Instructions to follow
For each line in the records that contains "global", make a copy.
Top of Material to process
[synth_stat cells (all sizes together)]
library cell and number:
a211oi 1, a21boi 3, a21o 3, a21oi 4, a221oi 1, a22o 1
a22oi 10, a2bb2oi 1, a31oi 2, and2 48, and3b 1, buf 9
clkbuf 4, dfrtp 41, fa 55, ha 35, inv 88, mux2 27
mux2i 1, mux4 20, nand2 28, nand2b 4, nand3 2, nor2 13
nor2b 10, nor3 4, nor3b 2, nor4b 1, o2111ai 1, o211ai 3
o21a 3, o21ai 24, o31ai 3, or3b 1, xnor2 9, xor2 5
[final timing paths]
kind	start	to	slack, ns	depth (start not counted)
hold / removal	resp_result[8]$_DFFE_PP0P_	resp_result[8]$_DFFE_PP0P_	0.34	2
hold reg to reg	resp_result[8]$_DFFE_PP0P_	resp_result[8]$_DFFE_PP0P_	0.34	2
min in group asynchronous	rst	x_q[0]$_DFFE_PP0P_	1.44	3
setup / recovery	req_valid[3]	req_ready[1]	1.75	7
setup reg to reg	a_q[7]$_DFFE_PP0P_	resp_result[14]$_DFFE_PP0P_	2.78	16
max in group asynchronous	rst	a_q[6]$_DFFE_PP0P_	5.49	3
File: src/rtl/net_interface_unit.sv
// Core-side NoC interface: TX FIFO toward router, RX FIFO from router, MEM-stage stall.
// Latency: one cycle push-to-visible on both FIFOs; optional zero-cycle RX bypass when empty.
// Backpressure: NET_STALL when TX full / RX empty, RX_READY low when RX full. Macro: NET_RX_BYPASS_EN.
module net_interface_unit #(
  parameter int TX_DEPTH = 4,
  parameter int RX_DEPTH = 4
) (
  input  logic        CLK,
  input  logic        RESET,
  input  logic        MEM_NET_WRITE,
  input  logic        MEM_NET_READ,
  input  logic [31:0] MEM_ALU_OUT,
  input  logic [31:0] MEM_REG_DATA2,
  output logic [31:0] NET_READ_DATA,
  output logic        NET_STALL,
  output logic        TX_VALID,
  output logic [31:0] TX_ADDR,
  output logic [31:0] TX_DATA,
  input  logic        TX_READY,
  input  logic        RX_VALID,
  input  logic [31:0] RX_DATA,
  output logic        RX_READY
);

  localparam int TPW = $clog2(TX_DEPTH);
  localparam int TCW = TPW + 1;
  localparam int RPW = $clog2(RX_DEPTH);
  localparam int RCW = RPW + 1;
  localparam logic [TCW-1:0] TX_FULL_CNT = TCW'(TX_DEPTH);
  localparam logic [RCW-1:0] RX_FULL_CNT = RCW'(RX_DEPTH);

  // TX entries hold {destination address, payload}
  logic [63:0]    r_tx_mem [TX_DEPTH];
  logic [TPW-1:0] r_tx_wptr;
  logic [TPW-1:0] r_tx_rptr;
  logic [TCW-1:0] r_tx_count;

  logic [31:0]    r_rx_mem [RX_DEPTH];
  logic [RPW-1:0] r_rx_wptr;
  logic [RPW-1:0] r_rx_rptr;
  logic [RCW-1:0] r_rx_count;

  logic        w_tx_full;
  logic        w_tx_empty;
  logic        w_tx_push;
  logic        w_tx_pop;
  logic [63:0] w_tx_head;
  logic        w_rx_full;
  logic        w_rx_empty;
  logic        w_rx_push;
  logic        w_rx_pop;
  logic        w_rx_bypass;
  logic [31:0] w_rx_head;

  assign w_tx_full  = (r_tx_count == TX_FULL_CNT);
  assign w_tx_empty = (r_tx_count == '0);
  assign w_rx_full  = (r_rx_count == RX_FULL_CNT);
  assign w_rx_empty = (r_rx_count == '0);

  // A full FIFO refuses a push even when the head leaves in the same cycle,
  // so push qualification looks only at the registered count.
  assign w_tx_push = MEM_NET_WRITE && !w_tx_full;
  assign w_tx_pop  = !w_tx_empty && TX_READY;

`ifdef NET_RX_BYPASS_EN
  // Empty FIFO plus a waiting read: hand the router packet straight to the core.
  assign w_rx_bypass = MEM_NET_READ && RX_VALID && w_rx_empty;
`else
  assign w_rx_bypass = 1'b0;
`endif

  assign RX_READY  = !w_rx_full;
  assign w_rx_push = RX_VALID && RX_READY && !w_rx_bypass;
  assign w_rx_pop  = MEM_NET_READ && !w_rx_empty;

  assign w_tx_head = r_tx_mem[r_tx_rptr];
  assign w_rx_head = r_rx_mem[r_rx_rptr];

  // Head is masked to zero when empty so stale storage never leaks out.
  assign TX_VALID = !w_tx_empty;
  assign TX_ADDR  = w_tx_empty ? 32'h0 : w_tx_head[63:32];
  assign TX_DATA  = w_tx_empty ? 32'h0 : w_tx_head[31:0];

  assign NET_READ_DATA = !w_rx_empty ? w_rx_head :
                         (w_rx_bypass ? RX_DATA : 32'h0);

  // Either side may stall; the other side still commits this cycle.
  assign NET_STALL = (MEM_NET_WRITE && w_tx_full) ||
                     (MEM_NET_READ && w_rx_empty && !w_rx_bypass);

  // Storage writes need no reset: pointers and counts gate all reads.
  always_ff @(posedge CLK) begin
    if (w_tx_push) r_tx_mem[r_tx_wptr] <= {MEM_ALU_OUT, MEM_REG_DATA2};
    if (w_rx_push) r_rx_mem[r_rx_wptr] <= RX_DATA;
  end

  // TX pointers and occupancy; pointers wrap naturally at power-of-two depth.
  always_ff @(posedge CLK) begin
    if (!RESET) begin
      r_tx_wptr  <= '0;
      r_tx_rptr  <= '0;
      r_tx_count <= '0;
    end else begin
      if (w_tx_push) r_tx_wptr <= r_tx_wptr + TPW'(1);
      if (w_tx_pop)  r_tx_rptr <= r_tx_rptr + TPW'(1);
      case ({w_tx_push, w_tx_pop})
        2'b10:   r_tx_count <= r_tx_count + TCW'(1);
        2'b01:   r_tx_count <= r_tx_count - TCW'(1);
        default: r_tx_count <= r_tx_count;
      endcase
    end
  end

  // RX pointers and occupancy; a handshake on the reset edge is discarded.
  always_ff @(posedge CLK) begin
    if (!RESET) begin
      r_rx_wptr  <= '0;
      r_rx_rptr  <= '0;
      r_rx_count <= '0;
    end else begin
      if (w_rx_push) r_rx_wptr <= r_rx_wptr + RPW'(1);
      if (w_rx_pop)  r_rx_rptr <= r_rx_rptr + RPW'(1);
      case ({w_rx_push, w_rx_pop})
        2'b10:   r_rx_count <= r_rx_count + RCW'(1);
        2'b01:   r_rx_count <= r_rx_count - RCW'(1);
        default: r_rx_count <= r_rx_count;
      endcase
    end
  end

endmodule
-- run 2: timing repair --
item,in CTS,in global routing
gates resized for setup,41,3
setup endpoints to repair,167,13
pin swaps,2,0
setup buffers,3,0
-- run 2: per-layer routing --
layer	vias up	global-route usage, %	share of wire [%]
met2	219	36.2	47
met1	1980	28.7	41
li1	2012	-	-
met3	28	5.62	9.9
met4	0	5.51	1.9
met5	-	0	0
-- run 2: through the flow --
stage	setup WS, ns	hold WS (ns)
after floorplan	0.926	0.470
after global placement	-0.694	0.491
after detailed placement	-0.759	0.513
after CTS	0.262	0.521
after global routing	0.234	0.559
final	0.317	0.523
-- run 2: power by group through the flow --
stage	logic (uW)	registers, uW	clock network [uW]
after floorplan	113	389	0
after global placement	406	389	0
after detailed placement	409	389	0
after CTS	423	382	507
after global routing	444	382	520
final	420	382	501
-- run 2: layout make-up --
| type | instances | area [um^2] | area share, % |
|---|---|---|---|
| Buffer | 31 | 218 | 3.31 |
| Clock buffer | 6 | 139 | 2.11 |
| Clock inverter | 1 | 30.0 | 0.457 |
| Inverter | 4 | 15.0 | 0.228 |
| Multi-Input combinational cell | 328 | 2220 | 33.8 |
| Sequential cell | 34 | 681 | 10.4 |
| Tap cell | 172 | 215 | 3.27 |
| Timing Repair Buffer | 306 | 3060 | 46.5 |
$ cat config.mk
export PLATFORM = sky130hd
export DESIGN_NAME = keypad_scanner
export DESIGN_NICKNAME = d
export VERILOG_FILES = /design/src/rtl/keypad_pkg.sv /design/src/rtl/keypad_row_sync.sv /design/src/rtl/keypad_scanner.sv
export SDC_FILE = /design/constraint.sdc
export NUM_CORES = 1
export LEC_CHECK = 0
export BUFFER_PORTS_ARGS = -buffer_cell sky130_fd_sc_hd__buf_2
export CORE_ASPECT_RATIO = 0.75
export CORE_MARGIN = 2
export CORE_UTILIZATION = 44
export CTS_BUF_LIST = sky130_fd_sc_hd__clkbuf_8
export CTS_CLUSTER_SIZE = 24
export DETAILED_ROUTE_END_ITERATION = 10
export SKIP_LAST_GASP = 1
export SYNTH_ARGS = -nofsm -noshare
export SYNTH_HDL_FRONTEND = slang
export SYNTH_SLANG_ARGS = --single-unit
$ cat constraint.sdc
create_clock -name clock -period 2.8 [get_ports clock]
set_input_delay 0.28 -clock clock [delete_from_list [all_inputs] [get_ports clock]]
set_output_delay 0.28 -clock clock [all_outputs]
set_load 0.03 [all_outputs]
Bottom of Material to process
Final answer
item,in CTS,in global routing
layer	vias up	global-route usage, %	share of wire [%]
after global placement	-0.694	0.491
after global routing	0.234	0.559
after global placement	406	389	0
after global routing	444	382	520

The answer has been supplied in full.